I love thinking about this stuff, and I’ve found that “Strategy” and “Operations” are frequently blended together in relation to “Tactics”. To paraphrase the organizational methodology that I cut my teeth on:Strategy provides vision and focus for operational development and execution. This is where a leader establishes policy to drive operational planning. The strategy and policy built at this level of business are shaped by vision and values, providing a framework for conducting operations. Activities at the strategic level define business objectives and apply across the organization and its divisions, such as acquisition, logistics, communications, and business intelligence.Operations link tactics to strategic objectives. Operations are the design and conduct of management using operational art – “the application of creative imagination by [managers] supported by their skill, knowledge, and experience – to design strategies, campaigns, and major operations and organize and employ [business units].” Operational art is used to determine when, where, and for what purpose tactics will be employed and to influence the business disposition before market entry. Operational art governs the deployment of project or product resources, and their commitment to enter, withdraw or refrain from a market sector.Tactics are where products and projects are planned and executed to accomplish operational objectives assigned to business units. Activities at this level focus on the the timing and arrangement of business elements in relation to each other and competitors to achieve tactical objectives. Tactics are normally a short-duration action. Tactics are the employment and ordered arrangements of resources and business elements in relation to each other.(Military and business planning don’t always have a 1:1 correlation, but if you’re interested in a crash course: http://www.dtic.mil/cjcs_di…

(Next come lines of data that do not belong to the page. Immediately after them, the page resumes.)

==> src/rtl/mem_port_arbiter.sv <==
// Round-robin arbiter/sequencer for the shared fixed-latency memory port; request-to-ack is LATENCY+1 edges.
// No backpressure beyond hold: requests wait until the sequencer returns to IDLE, and each side stalls until its ack pulse.
module mem_port_arbiter #(
    parameter int LATENCY = 16
) (
    input  logic        clock,
    input  logic        reset_n,
    input  logic        req0,
    input  logic        req1,
    input  logic        we0,
    input  logic        we1,
    input  logic        bw0,
    input  logic        bw1,
    input  logic [31:0] addr0,
    input  logic [31:0] addr1,
    input  logic [31:0] wdata0,
    input  logic [31:0] wdata1,
    output logic        ack0,
    output logic        ack1,
    output logic [31:0] rdata,
    output logic        busy,
    output logic        mem_ce_n,
    output logic        mem_oe_n,
    output logic        mem_we_n,
    output logic        mem_bw,
    output logic [31:0] mem_addr,
    output logic [31:0] mem_wdata,
    output logic        mem_wdata_en,
    input  logic [31:0] mem_rdata
);

    localparam int CW = (LATENCY > 1) ? $clog2(LATENCY) : 1;
    localparam logic [CW-1:0] CNT_LOAD = CW'(LATENCY - 1);

    typedef enum logic [1:0] {IDLE, ACCESS, DONE} state_t;

    state_t        state;
    logic [CW-1:0] cnt;
    logic          last_grant;
    logic          owner;
    logic          wr;

    logic          pick1;
    logic          sel_we;

    // Port 1 wins when it is the only requester, or on a tie when port 0 was served last.
    assign pick1  = req1 & (~req0 | ~last_grant);
    assign sel_we = pick1 ? we1 : we0;

    always_ff @(posedge clock or negedge reset_n) begin
        if (!reset_n) begin
            state        <= IDLE;
            cnt          <= '0;
            last_grant   <= 1'b1;
            owner        <= 1'b0;
            wr           <= 1'b0;
            ack0         <= 1'b0;
            ack1         <= 1'b0;
            rdata        <= '0;
            busy         <= 1'b0;
            mem_ce_n     <= 1'b1;
            mem_oe_n     <= 1'b1;
            mem_we_n     <= 1'b1;
            mem_bw       <= 1'b0;
            mem_addr     <= '0;
            mem_wdata    <= '0;
            mem_wdata_en <= 1'b0;
        end else begin
            case (state)
                IDLE: begin
                    if (req0 || req1) begin
                        owner        <= pick1;
                        wr           <= sel_we;
                        mem_addr     <= pick1 ? addr1 : addr0;
                        mem_bw       <= pick1 ? bw1 : bw0;
                        mem_wdata    <= pick1 ? wdata1 : wdata0;
                        cnt          <= CNT_LOAD;
                        busy         <= 1'b1;
                        mem_ce_n     <= 1'b0;
                        mem_oe_n     <= sel_we;
                        mem_we_n     <= ~sel_we;
                        mem_wdata_en <= sel_we;
                        state        <= ACCESS;
                    end
                end
                ACCESS: begin
                    if (cnt != '0) begin
                        cnt <= cnt - 1'b1;
                    end else begin
                        if (!wr) begin
                            rdata <= mem_rdata;
                        end
                        mem_ce_n     <= 1'b1;
                        mem_oe_n     <= 1'b1;
                        mem_we_n     <= 1'b1;
                        mem_wdata_en <= 1'b0;
                        ack0         <= ~owner;
                        ack1         <= owner;
                        state        <= DONE;
                    end
                end
                DONE: begin
                    ack0       <= 1'b0;
                    ack1       <= 1'b0;
                    last_grant <= owner;
                    busy       <= 1'b0;
                    state      <= IDLE;
                end
                default: state <= IDLE;
            endcase
        end
    end

endmodule

==> config.mk <==
export PLATFORM = sky130hd
export DESIGN_NAME = mem_port_arbiter
export DESIGN_NICKNAME = d
export VERILOG_FILES = /design/src/rtl/mem_port_arbiter.sv
export SDC_FILE = /design/constraint.sdc
export NUM_CORES = 1
export LEC_CHECK = 0
export BUFFER_PORTS_ARGS = -buffer_cell sky130_fd_sc_hd__clkbuf_2
export CORE_ASPECT_RATIO = 0.75
export CORE_MARGIN = 4
export CORE_UTILIZATION = 34
export DETAILED_ROUTE_END_ITERATION = 16
export PLACE_DENSITY = 0.74
export SYNTH_ARGS = -nofsm -noshare
export SYNTH_HDL_FRONTEND = slang
export SYNTH_SLANG_ARGS = --single-unit
==> constraint.sdc <==
create_clock -name clock -period 1.9 [get_ports clock]
set_input_delay 0.38 -clock clock [delete_from_list [all_inputs] [get_ports clock]]
set_output_delay 0.38 -clock clock [all_outputs]
set_load 0.1 [all_outputs]
* Word-level counts from Yosys, hierarchy flattened
Cells that the tools add are included.
** Word-level totals
- Output and inout port bits :: 104
- Logic and storage cells :: 68
- Input port bits :: 168
- Register bits after elaboration :: 113
** Operators by class
- Reduce and logical (&&, ||, !) cells :: 13
- Muxes and demuxes :: 25
- Bitwise logic cells :: 8
- Eq/ne operators :: 5
- $add $sub $neg :: 1
** Operators by type and width (count)
- $mux W32 :: 2
- $pmux W1 S2 :: 7
- $mux W1 :: 10
- $reduce_and A3 Y1 :: 3
- $mux W4 :: 2
- $pmux W4 S2 :: 1
- $reduce_and A2 Y1 :: 4
- $ne A2 B2 Y1 const B :: 3
- $not A1 Y1 :: 6
- $reduce_bool A2 Y1 :: 3
- $mux W2 :: 2
- $pmux W2 S2 :: 1
- $reduce_bool A4 Y1 :: 1
- $sub A4 B1 Y4 const B :: 1
- $eq A2 B1 Y1 const B :: 1
- $eq A2 B2 Y1 const B :: 1
- $logic_not A2 Y1 :: 1
- $and A1 B1 Y1 :: 1
- $logic_or A1 B1 Y1 :: 1
- $or A1 B1 Y1 :: 1

* Logic depth before layout (Yosys ltp)
- Depth after elaboration :: 7
- Mapped depth :: 7
- Gate-level depth less buffers :: 7

* Worst setup path after synthesis
Ideal clock, no wire load.
- Path kind :: register to register
- Start :: reg cnt[0]
- End :: reg rdata[0]
- Setup slack :: 146 ps
- Path buffers :: 1
- Clock period less this slack :: 1754 ps
- Data required time :: 1772 ps
- Library setup time :: 128 ps
- Arrival :: 1626 ps
- Cell stages (with the launch flop) :: 8
- Path through :: dfrtp_1 inv_1 ha_1 nor3b_2 nand2_2 nor2_4 buf_6 mux2_1
** Between the ends
- Word-level cells in the longest chain between the ends :: 3
** Ends and longest elaborated chain
- start, declared :: line 38 : logic [CW-1:0] cnt;
- start signal, assigned :: line 88 : cnt <= cnt - 1'b1;
- $reduce_bool A4 Y1 :: line 87 : if (cnt != '0) begin
- $not A1 Y1 (no line)
- $reduce_and A3 Y1 (no line)
- end signal, assigned :: line 91 : rdata <= mem_rdata;
- end, declared :: line 20 : output logic [31:0] rdata,
Every way passes these cells.
A chain may end at the register's enable or synchronous reset.

* Final worst setup path
- Start :: reg cnt[0]
- End :: reg rdata[30]
The elaborated chain is that of the path after synthesis.

==> results.sh <==
export IMPL_grt_busiest_layer="met2"
export IMPL_finalSetupViolations=0
export IMPL_crit_top_cell="buf_12"
export IMPL_critPathMaxStageDelay_ps=410
export IMPL_endpoint="rdata[30]"
export IMPL_path_clk_slew_ps=50
export IMPL_start_kind="flip-flop"
export IMPL_ff2ff_setup_slack_ps=80
export IMPL_clk_path_buf_depth=2
export IMPL_yosys_warnings=0
export IMPL_crit_cells=8
export IMPL_first_pass_iters=4
export IMPL_areaGrowthSynthToFinish_pct=48.0
export IMPL_r2r_start="cnt[0]"
export IMPL_initial_core_util_pct=35.5
export IMPL_hp_start="mem_rdata[22]"
export IMPL_cts_root_buf="clkbuf_16"
export IMPL_synth_ff_latch_count=113
export IMPL_maxCapViolCount=0
export IMPL_met2_usage_pct=25.8
export IMPL_path_delay_family="simple AND/OR/NAND/NOR gates"
export IMPL_setup_tns_ps=0
export IMPL_synth_area_leaders="dfrtp_1 55%, mux2i_1 13%, mux2_1 6.8%"
export IMPL_status="finished clean"
export IMPL_max_slew_margin_pct=36.8
export IMPL_slew_viol_final=0
export IMPL_critical_path_startpoint="cnt[0]"
export IMPL_die_w_um=147
export IMPL_overflow=0
export IMPL_coreArea_um2=14000
export IMPL_drc=0
export IMPL_syn_inst=421
export IMPL_worstSetupEndpointType="flip-flop"
export IMPL_required_ps=2170
export IMPL_crit_buf_inv=3
export IMPL_hold_path_class="primary input to flip-flop"
export IMPL_grt_max_degree=67
export IMPL_critPathSlowestCell="dfrtp_1"
export IMPL_max_freq_mhz=551
export IMPL_fin_nets=880
export IMPL_arrival_ps=2090
export IMPL_antenna_found_initial=0
export IMPL_num_rows=37
export IMPL_htreeDepth=4
export IMPL_netlist_area_um2=4960
export IMPL_finClkSkew_ps=8.96
export IMPL_drive_gt1_share_pct=49.4
export IMPL_crit_type="flip-flop to flip-flop"
export IMPL_drt_iter0_markers=110
export IMPL_vias_per_cell=4.50
export IMPL_path_cells="inv_2 > ha_4 > nor3b_4 > nand2_2 > nor2_4 > buf_12 > buf_12 > mux2_1"
export IMPL_tritoncts="yes"
export IMPL_r2r_cells=8
export IMPL_synth_fp_nets=590
export IMPL_worst_pin_slew_ps=941
export IMPL_numPortBuffers=271
export IMPL_die_height_um=113
export IMPL_hold_viol_final=0
export IMPL_r2r_end="rdata[30]"
export IMPL_vias=4134
export IMPL_dp_hpwl_mm=9.92
export IMPL_dieArea_um2=16600
export IMPL_post_route_min_period_ps=1820
export IMPL_postRouteAntennaNets=0
export IMPL_wirelength_mm=13.2
export IMPL_yosysTopAreaCell="dfrtp_1"
export IMPL_use_met3_pct=4.60
export IMPL_synth_top_area_share_pct=55.0
export IMPL_cts_made_buffers=17
export IMPL_ys_types=35
export IMPL_antenna_cells=0
export IMPL_grtUsageMet1_pct=18.6
export IMPL_grt_first_pass_wirelength_mm=20.6
export IMPL_dp_cells=877
export IMPL_wl_per_cell_um=14.4
export IMPL_gp_congestion=0.777
export IMPL_fin_cells=919
export IMPL_cts_sinks=113
export IMPL_clk_latency_ps=400
export IMPL_cp_max_fo=8
export IMPL_ios=272
export IMPL_nFillCells=1271
export IMPL_ys_seq_area_share_pct=57.1
export IMPL_grt_usage_pct=15.3
export IMPL_finalCritPeriodShare_pct=95.6
export IMPL_grt_pass1_vias=4192
export IMPL_synth_area_per_cell_um2=11.8
==> layer usage <==
layer  vias to the layer above  part of all wire, %
li1                       2040                    -
met1                      1929                   42
met3                        16                  7.0
met4                         0                  1.6
met5                         -                    0
met2                       149                   50
==> cell families after synthesis <==
logic type / count (synthesis) / share of synthesized area, %
AOI/OAI and AO/OA: 84 / 9.36
adders and majority gates: 1 / 0.252
buffers and inverters: 31 / 4.67
DFF: 113 / 57.1
muxes: 98 / 20.6
and+or+nand+nor: 94 / 8.02
==> what timing repair did <==
item,4_1_cts,5_1_grt
gates resized for setup,2,20
cloned,0,3
hold buffers,1,0
endpoints found under the setup margin,2,32
buffers inserted,0,6
hold endpoints to repair,55,0
pin swaps,0,3
==> stage by stage <==
step | hold WS [ps] | cell area (um^2) | setup slack, ps | util [%]
after global placement | 400 | 6580 | 99.5 | 47.0
after detailed placement | 402 | 6580 | 22.7 | 47.0
after global routing | 185 | 7340 | -2.70 | 52.5
final | 196 | 7340 | 84.1 | 52.5
after CTS | 175 | 7150 | 11.4 | 51.1
after floorplan | 84.4 | 4960 | 146 | -
==> synthesized netlist by cell type <==
master and instances:
dfrtp_1 109, o21ai_2 3, nand3_1 2, buf_6 13, nand2_2 1, o21ai_1 63, nand2b_1 3, a32oi_1 1
nor2_4 1, a21boi_1 1, mux2_2 2, nor3_1 3, a21oi_1 1, o21ai_0 8, clkbuf_1 6, a31oi_1 1
or3_1 1, inv_1 4, a211oi_1 1, o32a_1 1, nor3b_2 1, o22a_1 1, nor4b_1 1, nor2b_1 2
a211oi_2 1, dfstp_2 4, mux2_1 30, o21a_1 1, nor2_1 11, buf_4 3, buf_2 5, a2bb2oi_1 1
ha_1 1, mux2i_1 66, nand2_1 68
==> how the worst min path moves through the flow <==
stage	depth (start not counted)	to	slack (ps)
finish	2	rdata[22]	200
global route	2	rdata[31]	180
CTS	2	rdata[11]	170
detailed placement	2	ack0	400
global placement	2	ack0	400
floorplan	0	ack0	80
==> sequential cells by signal, summed over array words and instances, names as in the netlist <==
name and count:
mem_oe_n 1, ack1 1, mem_wdata_en 1, last_grant 1
state 2, mem_bw 1, busy 1, cnt 4
mem_we_n 1, owner 1, rdata 32, mem_ce_n 1
mem_addr 32, wr 1, mem_wdata 32, ack0 1
==> area by class of cell <==
type,count,area [um^2],share of cell area [%]
clock buffer,22,464,6.32
tap,195,244,3.32
sequential,113,2830,38.6
inverter,4,15.0,0.205
multi-input combinational,277,1990,27.1
clock inverter,10,86.3,1.18
timing repair buffer,298,1710,23.3
==> placed cells by master, fill, tap and decap left out, types with 4 or more instances in the layout <==
master,netlist,final
buf_12,0,8
buf_4,3,16
clkbuf_16,0,19
clkbuf_2,0,270
clkinv_2,0,5
dfrtp_1,109,109
dfstp_2,4,4
mux2_1,30,16
mux2_4,0,16
mux2i_1,66,66
nand2_1,68,68
nor2_1,11,11
o21ai_0,8,8
o21ai_1,63,63
Power is left out: the tool's default activity adds up to more than one toggle a clock period on the data nets, which glitch-free logic cannot reach.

Nice classification of ideas.I think I disagree with Fred on taking a great product without a plan and see JLM s view more (Acknowledge that a defacto plan may be informal and provisional and fluent – and executing on that iterating as necessary can be the sign of a great team)To me any company must have a product domain (if not a product) in which they search for fit. Awareness of this domain is an implicit underpinning of a nascent plan (even if as JLM clearly puts it – they intend to conduct “reconnaissance in force”).Reconnaisance suggests perception of territorial advantage, provisional hypothesis about access and notions of means (troops, apps, machines) to dominate it.A fruit producer in a fruit market – Does she sell to local restaurants, flood the market , bring a juice press and a whiteboard to draw promotions, or just wander round with a handful of grapes offering a free taste?? Whichever route she takes – she has a plan (regardless of how permanent, provisional or formalised it may be). The best executors can execute despite tactical change and in varying environments. At times of great change (technology / market) lightweight plans are more adaptable – At time of paradigm shift (invention of telephony or other disruptive change) adaptability and exploration of new refined pain points is necessary.Only in very big stable markets do very fixed plans create benefits (planning a new x nanometer multi-core chip processor might be great example) the benefits, metrics, features and distribution channel are known so execution becomes continual.

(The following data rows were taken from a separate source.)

## config.mk

```make
export PLATFORM = sky130hd
export DESIGN_NAME = dump_unit
export DESIGN_NICKNAME = d
export VERILOG_FILES = /design/src/rtl/dump_unit.sv
export SDC_FILE = /design/constraint.sdc
export NUM_CORES = 1
export LEC_CHECK = 0
export ABC_AREA = 1
export ABC_CLOCK_PERIOD_IN_PS = 3700
export BUFFER_PORTS_ARGS = -buffer_cell sky130_fd_sc_hd__buf_2
export CELL_PAD_IN_SITES_DETAIL_PLACEMENT = 1
export CELL_PAD_IN_SITES_GLOBAL_PLACEMENT = 1
export CORE_MARGIN = 1
export CORE_UTILIZATION = 40
export DETAILED_ROUTE_END_ITERATION = 8
export PLACE_DENSITY = 0.81
export RECOVER_POWER = 50
export SETUP_SLACK_MARGIN = 0.3
export SLEW_MARGIN = 20
export SYNTH_ARGS = -nofsm -noshare
export SYNTH_HDL_FRONTEND = slang
export SYNTH_SLANG_ARGS = --single-unit
export TNS_END_PERCENT = 50
```

## constraint.sdc

```tcl
create_clock -name clk -period 3.7 [get_ports clk]
set_input_delay 0.37 -clock clk [delete_from_list [all_inputs] [get_ports clk]]
set_output_delay 0.37 -clock clk [all_outputs]
set_load 0.005 [all_outputs]
```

Agree with your thoughts about the strategy. I would even say that this is the only way to win – have better strategy.Thanks for the books, also would recommend this one – “The Art of War”
when small things put up in a right way and desired direction its called a perfect strategy
Grimlock talk truths.
Charlie, You bring up a very good point that I didn’t see covered here yet, and that’s about the Resources factor.Invariably, your strategy is always dependent on your available resources.
…or do more than you can :)Punch above your weight. Exceptional people over-achieve X2 to X10 others.
ANYONE CAN DIG DITCH WITH 100 SHOVELS.STRATEGY DIGS IT WITH ONE.